DECS uses the MathWorks job manager and named it matlaboss. The hostname of the MathWorks job manager is elric:29100. We currently have ten workers configured. If your job will need to write out files, you will need to use the file system, /egr/scratch, to submit your job from, as the engine can only write back to this area. You can create your own directory on /egr/scratch to store your input files and results.

Creating and Running Jobs with a Job Manager

The steps of a typical programming session with Distributed Computing Toolbox using a MathWorks job manager are:

Find a Job Manager

Create a Job

Create Tasks

Submit a Job to the Job Queue

Retrieve the Job's Results

Please Note: The objects that the client session uses to interact with the job manager are only references to data that is actually contained in the job manager process, not in the client session. After jobs and tasks are created, you can close your client session and restart it; your job is still stored in the job manager. You can find existing jobs using the 'findJob' function or the Jobs property of the job manager object.


Find a Job Manager

jm = findResource('scheduler','type','jobmanager','LookupURL','elric:29100')

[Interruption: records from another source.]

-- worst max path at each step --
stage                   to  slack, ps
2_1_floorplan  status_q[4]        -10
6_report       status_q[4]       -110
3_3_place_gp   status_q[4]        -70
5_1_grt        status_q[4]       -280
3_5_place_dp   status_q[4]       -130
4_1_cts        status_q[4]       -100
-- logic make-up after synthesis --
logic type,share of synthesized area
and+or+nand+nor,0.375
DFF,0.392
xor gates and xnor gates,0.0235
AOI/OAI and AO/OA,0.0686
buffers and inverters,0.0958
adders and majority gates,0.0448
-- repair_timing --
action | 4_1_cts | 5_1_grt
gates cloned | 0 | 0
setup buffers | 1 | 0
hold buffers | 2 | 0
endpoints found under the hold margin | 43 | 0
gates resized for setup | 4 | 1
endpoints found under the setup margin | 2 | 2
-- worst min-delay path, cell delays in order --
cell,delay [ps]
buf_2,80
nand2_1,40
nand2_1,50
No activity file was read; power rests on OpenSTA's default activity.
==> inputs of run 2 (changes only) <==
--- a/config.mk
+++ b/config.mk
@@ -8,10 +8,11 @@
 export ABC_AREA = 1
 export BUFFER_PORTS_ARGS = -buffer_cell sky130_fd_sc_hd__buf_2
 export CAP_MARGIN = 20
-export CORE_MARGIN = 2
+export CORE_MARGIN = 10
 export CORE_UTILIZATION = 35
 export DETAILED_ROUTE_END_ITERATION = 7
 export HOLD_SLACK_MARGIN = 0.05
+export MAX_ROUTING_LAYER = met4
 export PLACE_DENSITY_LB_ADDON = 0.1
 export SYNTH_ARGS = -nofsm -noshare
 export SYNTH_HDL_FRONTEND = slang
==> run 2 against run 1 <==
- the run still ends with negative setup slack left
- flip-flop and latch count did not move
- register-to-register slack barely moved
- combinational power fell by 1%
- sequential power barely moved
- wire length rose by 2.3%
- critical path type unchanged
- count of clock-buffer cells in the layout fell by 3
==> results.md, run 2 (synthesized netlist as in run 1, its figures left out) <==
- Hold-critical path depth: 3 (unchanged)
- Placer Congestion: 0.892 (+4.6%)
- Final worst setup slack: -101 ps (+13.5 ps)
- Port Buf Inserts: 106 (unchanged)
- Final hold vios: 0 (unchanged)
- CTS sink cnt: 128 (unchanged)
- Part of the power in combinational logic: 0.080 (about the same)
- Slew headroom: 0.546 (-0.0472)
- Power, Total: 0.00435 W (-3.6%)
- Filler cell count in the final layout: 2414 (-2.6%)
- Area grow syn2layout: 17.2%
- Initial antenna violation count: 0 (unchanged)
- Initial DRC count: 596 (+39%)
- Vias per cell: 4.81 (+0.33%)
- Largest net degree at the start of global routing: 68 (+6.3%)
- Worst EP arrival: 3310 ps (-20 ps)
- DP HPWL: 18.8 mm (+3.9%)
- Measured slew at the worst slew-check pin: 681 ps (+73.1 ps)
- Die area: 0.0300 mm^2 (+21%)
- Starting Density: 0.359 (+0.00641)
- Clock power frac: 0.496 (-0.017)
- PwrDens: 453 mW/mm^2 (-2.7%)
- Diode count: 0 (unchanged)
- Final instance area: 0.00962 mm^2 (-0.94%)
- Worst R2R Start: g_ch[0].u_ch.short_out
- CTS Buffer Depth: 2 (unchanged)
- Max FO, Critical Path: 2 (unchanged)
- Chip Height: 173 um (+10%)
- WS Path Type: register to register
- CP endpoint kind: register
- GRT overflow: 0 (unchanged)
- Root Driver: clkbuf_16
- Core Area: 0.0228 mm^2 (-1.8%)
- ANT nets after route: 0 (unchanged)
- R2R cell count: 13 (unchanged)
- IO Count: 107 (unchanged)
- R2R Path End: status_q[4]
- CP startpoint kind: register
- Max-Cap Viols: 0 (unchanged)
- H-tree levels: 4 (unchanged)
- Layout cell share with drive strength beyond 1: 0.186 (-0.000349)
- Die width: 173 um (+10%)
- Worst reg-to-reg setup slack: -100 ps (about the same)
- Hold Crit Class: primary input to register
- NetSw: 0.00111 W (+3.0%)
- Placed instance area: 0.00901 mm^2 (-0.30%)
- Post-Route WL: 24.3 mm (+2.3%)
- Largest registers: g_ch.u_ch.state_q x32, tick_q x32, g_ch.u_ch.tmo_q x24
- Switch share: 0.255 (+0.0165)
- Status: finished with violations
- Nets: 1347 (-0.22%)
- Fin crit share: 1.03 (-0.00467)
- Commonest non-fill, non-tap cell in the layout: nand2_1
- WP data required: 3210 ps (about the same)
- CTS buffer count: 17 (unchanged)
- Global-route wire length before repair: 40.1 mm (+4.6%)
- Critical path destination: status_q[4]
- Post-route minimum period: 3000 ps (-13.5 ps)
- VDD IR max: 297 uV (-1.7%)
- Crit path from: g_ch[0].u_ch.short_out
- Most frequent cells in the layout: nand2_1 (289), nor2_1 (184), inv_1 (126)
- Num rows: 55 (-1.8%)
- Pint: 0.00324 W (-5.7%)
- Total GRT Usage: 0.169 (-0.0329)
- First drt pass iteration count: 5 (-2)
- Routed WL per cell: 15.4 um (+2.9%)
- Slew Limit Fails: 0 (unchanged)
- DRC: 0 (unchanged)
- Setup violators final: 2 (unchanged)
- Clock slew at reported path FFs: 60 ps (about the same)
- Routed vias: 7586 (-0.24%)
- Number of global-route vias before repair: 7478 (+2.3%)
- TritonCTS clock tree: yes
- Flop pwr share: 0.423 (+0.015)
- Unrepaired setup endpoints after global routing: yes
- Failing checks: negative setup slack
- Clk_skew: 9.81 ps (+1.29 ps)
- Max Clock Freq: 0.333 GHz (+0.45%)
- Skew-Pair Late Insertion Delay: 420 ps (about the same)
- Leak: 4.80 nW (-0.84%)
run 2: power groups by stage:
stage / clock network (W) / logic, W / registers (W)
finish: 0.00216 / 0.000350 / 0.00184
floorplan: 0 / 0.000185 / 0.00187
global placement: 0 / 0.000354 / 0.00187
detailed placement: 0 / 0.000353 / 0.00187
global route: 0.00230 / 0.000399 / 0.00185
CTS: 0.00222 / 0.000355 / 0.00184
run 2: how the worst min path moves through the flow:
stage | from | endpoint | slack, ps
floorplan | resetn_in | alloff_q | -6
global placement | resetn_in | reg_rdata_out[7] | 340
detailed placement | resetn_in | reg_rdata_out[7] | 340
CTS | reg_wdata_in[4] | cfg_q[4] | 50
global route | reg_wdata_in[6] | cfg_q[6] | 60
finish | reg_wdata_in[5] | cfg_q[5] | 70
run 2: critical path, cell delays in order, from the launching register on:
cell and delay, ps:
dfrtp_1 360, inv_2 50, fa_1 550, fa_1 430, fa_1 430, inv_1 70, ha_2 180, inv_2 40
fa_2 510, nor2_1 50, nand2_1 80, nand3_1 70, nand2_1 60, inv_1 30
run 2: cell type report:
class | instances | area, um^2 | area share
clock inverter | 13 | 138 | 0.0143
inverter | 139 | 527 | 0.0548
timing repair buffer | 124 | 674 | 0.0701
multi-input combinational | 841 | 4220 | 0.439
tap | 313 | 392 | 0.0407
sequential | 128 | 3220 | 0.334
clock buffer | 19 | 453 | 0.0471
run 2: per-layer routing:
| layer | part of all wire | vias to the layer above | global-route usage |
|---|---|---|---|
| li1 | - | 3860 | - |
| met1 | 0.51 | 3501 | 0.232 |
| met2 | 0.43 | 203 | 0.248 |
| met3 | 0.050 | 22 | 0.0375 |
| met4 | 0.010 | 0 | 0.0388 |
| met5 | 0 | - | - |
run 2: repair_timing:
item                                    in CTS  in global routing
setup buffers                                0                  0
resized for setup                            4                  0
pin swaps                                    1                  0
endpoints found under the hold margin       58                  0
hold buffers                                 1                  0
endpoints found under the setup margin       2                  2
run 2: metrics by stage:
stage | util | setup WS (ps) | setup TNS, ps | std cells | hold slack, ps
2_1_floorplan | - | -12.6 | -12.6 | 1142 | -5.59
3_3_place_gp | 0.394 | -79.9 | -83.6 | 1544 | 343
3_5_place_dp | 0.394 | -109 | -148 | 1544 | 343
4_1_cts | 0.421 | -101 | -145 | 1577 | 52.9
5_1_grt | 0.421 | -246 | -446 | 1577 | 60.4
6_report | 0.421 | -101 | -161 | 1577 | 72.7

Use get(jm) to verify you have it.

Create a Job

Job1 = createJob(jm)


Create Tasks

After you have created your job, you can create tasks for the job using the 'createTask' function. Tasks define the functions to be evaluated by the workers when running the job. Often, the tasks of a job are identical. In this example, each task will generate a three-by-three matrix of random numbers.

createTask(Job1, @rand, 1, {3,3});

createTask(Job1, @rand, 1, {3,3});

createTask(Job1, @rand, 1, {3,3});

createTask(Job1, @rand, 1, {3,3});

createTask(Job1, @rand, 1, {3,3});

Submit a Job to the Job Queue

To run your job and have its tasks evaluated, you submit the job to the job queue with the submit function.

submit(Job1)

The job manager distributes the tasks of job1 to its registered workers for evaluation.

Retrieve the Results of the Job

Use the function 'getAllOutputArguments' to retrieve the results from all the tasks in a job.

results = getAllOutputArguments(Job1);

Additional Help

Help files for the Distributed Computing Toolbox has a section for programming tips and notes. There are also documented demos for the Distributed Computing Toolbox which can give you additional ideas about how to set up your jobs.